[[ GIVEN DATA open ]]

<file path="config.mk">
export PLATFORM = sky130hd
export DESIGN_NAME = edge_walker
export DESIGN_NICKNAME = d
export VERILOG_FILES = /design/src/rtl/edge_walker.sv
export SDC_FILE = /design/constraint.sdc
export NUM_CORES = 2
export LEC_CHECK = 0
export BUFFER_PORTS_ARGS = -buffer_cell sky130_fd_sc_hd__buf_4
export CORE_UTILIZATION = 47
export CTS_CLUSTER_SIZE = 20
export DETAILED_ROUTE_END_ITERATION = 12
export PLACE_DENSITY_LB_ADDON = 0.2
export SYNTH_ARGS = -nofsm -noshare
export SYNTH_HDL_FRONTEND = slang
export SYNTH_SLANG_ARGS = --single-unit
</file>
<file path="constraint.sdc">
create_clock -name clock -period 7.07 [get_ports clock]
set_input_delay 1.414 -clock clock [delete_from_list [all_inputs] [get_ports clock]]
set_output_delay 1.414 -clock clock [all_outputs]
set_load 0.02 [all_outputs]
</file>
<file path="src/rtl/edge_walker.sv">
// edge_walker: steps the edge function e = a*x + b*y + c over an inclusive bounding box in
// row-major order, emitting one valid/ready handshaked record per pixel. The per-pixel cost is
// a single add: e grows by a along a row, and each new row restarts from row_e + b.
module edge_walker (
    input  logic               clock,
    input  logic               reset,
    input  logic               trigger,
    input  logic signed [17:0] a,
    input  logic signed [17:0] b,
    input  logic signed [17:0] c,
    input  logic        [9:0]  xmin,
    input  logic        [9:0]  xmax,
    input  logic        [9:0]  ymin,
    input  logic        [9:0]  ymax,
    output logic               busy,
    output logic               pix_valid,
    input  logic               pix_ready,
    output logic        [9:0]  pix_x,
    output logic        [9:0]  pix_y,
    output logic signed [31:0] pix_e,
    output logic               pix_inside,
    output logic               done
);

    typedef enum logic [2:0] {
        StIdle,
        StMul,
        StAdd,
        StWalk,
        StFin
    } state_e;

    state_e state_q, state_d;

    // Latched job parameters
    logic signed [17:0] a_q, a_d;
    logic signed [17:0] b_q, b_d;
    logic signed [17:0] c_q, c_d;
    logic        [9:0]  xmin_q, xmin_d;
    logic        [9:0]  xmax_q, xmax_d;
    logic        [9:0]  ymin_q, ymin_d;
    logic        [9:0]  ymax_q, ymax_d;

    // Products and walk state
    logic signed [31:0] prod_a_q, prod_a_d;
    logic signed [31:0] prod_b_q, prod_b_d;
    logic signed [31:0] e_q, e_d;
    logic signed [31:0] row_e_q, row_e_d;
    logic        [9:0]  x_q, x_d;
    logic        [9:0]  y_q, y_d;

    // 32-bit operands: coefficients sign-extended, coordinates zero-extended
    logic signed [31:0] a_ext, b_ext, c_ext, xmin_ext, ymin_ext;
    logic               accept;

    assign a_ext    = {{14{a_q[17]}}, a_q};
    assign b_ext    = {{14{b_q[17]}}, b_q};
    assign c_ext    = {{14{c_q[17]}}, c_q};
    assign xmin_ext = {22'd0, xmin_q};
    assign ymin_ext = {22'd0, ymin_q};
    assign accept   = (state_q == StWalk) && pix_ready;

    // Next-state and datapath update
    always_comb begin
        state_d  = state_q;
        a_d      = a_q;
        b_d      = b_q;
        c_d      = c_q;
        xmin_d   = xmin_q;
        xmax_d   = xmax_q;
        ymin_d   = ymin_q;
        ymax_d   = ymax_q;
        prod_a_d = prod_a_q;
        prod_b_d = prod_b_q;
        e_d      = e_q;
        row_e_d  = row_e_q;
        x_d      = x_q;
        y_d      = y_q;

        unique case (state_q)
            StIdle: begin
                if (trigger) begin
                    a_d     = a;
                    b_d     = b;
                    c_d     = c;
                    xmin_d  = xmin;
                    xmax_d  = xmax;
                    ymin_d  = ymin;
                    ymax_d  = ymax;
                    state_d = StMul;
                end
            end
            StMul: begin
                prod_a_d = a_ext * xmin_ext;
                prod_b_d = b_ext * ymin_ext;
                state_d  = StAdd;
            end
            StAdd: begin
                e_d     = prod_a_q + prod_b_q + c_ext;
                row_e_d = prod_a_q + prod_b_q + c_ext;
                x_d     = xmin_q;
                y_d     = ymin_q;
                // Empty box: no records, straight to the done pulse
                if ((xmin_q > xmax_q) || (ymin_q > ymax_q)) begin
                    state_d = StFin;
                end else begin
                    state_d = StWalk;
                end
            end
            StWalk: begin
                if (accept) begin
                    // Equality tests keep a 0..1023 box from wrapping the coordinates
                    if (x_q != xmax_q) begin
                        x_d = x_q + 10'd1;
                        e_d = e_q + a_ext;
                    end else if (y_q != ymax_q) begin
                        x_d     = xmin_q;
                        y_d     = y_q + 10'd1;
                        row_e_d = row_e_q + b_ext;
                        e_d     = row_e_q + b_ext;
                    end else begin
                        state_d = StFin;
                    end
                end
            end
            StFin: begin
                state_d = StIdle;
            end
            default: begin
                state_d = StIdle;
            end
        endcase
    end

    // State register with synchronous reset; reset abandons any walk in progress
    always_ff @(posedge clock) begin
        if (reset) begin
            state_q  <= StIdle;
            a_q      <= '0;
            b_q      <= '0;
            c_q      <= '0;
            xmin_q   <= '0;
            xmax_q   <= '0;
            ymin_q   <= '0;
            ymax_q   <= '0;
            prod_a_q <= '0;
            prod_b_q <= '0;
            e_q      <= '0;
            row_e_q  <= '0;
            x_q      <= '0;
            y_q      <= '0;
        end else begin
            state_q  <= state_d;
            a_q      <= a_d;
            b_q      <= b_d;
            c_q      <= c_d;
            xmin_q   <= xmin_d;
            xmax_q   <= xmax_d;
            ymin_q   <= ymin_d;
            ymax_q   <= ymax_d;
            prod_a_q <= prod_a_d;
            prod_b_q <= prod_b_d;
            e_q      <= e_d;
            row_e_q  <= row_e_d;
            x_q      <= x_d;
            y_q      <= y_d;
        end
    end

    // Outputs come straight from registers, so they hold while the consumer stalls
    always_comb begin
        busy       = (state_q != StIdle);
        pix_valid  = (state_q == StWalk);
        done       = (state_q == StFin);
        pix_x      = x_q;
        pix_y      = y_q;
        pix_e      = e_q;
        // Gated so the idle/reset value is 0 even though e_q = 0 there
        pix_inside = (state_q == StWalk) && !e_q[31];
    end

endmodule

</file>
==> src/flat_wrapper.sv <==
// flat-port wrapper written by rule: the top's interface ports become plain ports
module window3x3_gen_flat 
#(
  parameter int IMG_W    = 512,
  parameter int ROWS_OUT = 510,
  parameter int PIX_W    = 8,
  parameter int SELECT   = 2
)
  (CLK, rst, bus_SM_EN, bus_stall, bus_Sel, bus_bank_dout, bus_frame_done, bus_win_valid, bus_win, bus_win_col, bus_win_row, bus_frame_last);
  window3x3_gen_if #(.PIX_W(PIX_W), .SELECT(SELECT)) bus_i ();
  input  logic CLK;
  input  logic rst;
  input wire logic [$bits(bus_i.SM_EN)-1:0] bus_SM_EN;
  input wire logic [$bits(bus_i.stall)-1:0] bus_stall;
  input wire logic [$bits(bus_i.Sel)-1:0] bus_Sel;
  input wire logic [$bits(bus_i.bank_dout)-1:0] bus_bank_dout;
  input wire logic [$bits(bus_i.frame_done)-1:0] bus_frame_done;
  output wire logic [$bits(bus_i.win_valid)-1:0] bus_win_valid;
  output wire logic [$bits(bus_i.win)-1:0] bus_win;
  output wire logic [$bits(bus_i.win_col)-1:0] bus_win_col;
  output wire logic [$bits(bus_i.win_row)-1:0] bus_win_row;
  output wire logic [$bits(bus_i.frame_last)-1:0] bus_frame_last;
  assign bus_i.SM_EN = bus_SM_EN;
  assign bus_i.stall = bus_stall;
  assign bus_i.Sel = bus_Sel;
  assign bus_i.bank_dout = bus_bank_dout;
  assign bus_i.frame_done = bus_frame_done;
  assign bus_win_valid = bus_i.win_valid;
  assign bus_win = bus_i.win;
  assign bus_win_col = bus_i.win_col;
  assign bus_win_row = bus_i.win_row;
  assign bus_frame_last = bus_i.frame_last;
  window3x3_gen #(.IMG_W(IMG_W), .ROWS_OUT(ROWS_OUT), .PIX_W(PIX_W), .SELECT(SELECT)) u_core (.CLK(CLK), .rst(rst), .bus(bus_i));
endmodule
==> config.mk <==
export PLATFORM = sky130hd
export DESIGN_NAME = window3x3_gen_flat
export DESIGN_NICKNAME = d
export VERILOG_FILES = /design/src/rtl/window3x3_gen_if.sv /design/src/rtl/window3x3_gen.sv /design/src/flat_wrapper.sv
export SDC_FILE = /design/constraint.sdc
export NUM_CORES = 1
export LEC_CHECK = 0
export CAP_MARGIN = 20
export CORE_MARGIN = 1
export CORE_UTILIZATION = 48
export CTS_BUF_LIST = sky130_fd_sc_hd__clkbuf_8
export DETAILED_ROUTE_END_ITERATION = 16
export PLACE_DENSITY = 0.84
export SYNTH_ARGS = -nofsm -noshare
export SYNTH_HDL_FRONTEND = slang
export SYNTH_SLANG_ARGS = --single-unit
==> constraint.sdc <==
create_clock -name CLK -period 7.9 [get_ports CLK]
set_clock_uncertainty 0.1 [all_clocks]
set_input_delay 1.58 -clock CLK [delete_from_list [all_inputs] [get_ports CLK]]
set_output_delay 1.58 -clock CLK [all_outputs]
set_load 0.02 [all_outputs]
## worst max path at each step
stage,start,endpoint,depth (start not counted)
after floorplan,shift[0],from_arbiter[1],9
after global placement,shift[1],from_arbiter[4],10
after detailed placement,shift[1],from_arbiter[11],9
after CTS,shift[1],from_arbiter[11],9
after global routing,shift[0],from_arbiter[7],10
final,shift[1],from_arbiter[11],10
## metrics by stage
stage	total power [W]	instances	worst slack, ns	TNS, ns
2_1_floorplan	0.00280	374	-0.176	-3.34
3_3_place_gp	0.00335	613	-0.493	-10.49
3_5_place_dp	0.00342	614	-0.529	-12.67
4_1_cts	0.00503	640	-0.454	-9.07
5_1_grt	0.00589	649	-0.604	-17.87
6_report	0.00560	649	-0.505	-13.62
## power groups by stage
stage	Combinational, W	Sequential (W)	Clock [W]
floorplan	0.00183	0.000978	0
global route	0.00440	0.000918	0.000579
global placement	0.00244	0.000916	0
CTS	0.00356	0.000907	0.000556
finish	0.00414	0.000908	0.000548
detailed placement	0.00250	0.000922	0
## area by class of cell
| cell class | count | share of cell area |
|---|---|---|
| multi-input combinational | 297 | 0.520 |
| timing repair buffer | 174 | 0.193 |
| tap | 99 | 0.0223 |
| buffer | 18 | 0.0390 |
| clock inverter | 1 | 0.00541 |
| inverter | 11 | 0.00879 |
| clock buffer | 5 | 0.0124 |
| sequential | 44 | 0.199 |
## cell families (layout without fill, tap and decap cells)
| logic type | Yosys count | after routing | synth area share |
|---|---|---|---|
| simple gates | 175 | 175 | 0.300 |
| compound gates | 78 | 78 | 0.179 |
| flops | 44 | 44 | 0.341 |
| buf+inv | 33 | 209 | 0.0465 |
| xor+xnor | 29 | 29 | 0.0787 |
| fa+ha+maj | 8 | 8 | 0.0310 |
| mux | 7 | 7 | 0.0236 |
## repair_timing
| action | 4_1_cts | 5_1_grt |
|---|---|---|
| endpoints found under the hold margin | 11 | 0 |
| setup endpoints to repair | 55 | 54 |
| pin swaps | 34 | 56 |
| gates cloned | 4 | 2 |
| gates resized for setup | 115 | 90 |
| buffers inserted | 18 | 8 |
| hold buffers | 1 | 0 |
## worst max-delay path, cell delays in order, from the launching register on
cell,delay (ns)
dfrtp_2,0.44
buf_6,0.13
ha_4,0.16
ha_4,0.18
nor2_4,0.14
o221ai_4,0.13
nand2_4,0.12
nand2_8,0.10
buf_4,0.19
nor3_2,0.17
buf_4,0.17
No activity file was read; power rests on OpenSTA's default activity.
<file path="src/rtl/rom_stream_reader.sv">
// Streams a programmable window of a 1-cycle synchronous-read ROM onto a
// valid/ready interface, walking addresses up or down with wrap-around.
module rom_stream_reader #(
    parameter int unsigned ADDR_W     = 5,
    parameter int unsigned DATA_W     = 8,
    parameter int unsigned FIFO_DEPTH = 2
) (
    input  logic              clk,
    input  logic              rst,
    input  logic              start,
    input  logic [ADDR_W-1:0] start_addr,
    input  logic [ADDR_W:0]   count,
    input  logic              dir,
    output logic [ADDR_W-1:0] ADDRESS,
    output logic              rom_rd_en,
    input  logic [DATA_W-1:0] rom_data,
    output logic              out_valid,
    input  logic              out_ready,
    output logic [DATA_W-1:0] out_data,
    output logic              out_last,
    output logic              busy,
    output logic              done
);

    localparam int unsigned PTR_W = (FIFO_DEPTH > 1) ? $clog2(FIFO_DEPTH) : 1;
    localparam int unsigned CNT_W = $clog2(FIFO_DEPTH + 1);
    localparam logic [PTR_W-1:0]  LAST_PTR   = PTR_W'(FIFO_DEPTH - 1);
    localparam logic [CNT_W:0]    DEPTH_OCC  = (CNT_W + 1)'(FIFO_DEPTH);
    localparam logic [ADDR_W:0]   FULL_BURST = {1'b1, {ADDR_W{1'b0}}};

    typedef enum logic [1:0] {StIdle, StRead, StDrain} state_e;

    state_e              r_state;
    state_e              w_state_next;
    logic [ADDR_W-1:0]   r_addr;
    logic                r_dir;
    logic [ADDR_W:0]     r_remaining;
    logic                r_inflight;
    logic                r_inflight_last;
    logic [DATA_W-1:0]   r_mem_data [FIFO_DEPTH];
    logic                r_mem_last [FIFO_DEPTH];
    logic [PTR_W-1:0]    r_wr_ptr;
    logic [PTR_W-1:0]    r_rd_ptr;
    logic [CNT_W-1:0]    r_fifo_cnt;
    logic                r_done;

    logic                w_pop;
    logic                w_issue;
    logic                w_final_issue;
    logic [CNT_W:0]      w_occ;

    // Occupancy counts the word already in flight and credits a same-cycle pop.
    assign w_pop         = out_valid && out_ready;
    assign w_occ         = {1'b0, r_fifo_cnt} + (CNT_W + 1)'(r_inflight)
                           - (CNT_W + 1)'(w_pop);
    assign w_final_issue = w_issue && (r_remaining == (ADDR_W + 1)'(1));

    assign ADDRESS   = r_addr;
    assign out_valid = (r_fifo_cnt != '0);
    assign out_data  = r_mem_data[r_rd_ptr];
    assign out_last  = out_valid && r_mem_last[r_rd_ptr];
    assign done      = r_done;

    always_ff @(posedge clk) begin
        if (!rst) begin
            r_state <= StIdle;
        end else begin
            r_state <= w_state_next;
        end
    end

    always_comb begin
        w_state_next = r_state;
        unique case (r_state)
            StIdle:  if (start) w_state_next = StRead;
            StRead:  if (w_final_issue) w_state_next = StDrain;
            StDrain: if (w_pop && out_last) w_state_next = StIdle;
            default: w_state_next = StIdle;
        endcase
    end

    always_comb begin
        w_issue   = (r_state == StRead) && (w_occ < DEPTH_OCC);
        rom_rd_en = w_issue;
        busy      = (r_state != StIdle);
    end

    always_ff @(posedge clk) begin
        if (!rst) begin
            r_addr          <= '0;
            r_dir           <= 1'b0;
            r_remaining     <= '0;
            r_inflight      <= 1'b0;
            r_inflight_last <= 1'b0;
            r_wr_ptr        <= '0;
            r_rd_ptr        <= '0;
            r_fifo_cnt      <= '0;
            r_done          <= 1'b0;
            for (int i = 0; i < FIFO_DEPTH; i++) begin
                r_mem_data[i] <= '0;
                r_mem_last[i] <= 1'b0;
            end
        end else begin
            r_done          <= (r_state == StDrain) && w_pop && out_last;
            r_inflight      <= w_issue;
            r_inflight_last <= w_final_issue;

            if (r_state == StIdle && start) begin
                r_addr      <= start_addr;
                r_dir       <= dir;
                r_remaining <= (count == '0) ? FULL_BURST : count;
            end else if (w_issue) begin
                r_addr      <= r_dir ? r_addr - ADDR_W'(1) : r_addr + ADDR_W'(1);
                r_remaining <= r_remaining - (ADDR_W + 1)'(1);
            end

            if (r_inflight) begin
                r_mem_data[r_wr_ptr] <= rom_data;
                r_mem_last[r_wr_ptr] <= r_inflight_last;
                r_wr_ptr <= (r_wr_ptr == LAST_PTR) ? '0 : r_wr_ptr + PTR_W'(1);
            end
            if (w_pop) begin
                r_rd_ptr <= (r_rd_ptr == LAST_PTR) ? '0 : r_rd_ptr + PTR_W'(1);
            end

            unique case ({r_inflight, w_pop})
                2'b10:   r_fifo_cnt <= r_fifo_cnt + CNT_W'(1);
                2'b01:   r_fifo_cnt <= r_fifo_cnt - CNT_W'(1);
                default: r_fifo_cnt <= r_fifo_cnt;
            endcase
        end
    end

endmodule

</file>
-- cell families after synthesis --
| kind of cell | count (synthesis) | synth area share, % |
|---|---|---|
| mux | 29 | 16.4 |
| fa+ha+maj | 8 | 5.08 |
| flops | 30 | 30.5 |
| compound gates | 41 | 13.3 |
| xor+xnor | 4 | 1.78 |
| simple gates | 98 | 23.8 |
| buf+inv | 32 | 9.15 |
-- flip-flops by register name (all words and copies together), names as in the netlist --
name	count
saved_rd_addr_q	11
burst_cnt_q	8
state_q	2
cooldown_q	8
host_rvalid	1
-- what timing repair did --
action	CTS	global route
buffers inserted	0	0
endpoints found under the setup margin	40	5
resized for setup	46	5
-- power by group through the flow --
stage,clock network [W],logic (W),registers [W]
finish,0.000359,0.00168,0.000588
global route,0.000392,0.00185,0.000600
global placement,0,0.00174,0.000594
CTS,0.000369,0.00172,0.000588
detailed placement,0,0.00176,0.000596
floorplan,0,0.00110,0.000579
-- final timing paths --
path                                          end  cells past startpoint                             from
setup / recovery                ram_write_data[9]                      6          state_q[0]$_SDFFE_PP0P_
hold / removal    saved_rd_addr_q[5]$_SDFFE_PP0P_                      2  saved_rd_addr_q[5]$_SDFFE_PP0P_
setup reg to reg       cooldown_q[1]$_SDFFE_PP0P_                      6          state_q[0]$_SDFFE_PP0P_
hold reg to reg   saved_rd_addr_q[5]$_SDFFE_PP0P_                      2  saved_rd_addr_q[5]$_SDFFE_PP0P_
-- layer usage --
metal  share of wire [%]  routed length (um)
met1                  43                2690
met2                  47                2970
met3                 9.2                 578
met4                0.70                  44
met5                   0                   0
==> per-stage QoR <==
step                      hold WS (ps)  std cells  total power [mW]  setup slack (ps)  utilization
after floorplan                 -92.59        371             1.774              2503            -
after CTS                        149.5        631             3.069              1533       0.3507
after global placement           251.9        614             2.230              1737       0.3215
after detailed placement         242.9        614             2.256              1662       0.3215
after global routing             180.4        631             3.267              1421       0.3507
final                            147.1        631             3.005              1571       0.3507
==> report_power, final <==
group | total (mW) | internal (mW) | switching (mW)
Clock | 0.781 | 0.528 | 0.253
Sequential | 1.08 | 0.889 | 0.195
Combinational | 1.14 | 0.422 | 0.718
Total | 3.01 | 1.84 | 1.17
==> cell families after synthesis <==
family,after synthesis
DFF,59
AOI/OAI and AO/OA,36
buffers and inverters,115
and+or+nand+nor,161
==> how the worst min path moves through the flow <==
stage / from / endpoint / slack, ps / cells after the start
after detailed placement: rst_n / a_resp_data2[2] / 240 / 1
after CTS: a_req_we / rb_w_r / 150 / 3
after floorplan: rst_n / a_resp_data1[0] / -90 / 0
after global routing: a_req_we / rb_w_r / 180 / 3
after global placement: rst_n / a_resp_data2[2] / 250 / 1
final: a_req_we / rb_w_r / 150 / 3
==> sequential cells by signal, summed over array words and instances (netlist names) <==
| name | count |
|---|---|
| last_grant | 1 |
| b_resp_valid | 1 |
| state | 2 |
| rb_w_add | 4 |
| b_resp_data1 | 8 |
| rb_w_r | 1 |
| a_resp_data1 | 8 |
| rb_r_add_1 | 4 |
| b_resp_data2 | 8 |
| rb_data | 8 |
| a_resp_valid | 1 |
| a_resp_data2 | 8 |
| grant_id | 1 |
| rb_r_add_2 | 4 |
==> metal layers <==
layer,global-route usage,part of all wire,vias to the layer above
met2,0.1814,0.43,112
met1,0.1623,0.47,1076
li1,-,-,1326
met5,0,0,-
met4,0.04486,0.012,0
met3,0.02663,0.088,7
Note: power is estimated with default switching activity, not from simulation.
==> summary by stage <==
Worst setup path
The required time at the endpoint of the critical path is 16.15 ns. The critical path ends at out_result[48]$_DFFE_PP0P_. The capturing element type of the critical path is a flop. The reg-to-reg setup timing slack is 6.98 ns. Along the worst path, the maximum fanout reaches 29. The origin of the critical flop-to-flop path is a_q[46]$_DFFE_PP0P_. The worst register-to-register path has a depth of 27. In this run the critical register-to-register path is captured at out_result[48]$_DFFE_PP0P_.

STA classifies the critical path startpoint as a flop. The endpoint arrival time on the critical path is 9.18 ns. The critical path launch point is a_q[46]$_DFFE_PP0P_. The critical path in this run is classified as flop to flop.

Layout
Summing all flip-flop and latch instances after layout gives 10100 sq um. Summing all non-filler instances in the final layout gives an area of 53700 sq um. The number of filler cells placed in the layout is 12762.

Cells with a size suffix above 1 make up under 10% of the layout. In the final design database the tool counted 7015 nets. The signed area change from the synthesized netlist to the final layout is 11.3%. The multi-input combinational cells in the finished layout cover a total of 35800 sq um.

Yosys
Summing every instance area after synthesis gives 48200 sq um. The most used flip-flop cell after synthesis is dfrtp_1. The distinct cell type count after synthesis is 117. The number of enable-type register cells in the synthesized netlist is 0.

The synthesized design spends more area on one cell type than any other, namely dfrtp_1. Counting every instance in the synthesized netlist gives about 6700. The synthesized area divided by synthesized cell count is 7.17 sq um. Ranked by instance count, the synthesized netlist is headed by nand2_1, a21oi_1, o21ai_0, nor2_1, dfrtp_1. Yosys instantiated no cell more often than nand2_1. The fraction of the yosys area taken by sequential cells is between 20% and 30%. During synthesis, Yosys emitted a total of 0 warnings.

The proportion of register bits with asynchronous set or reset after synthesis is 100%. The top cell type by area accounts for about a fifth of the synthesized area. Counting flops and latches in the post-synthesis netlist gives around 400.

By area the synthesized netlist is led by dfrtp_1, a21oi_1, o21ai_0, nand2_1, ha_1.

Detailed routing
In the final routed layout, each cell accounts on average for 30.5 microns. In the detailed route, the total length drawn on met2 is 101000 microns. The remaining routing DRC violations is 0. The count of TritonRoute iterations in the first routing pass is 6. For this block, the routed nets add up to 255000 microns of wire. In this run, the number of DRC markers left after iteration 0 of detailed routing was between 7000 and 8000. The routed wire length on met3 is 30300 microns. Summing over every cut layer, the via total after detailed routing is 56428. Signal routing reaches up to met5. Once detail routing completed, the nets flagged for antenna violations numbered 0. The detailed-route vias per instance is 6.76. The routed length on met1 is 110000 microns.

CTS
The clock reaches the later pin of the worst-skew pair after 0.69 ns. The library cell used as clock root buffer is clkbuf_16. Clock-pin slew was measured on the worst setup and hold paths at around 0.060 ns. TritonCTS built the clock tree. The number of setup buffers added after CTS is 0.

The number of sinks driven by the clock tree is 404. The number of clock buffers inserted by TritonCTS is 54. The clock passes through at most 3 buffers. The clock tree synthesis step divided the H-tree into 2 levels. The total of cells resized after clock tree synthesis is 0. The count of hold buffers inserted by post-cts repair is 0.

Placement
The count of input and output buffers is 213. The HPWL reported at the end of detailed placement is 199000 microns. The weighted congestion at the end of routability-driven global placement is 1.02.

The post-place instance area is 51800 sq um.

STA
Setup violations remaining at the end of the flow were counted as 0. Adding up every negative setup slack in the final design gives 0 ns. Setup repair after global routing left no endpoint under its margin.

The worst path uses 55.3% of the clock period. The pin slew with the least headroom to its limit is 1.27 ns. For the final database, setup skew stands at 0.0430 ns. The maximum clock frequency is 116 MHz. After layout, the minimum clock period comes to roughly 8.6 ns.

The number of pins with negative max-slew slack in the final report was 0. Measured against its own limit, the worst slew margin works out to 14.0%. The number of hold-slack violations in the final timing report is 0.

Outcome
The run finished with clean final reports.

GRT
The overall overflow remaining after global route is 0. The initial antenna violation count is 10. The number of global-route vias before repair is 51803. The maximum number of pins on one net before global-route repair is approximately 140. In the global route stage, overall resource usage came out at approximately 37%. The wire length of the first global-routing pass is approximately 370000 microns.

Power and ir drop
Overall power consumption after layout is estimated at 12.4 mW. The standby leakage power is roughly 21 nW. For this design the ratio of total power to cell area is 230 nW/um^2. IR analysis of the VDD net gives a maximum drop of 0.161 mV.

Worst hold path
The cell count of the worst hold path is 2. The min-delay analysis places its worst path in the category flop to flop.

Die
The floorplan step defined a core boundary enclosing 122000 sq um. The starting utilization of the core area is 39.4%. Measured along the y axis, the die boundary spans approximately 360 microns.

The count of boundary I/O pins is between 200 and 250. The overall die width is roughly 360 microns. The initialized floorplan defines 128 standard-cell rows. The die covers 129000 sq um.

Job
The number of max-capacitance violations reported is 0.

[[ GIVEN DATA closed ]]

**WHAT TO WORK ON**
The answer should be a number alone: how many lines of the entries hold the word "words"?

**ANSWER FOR THE TASK**
2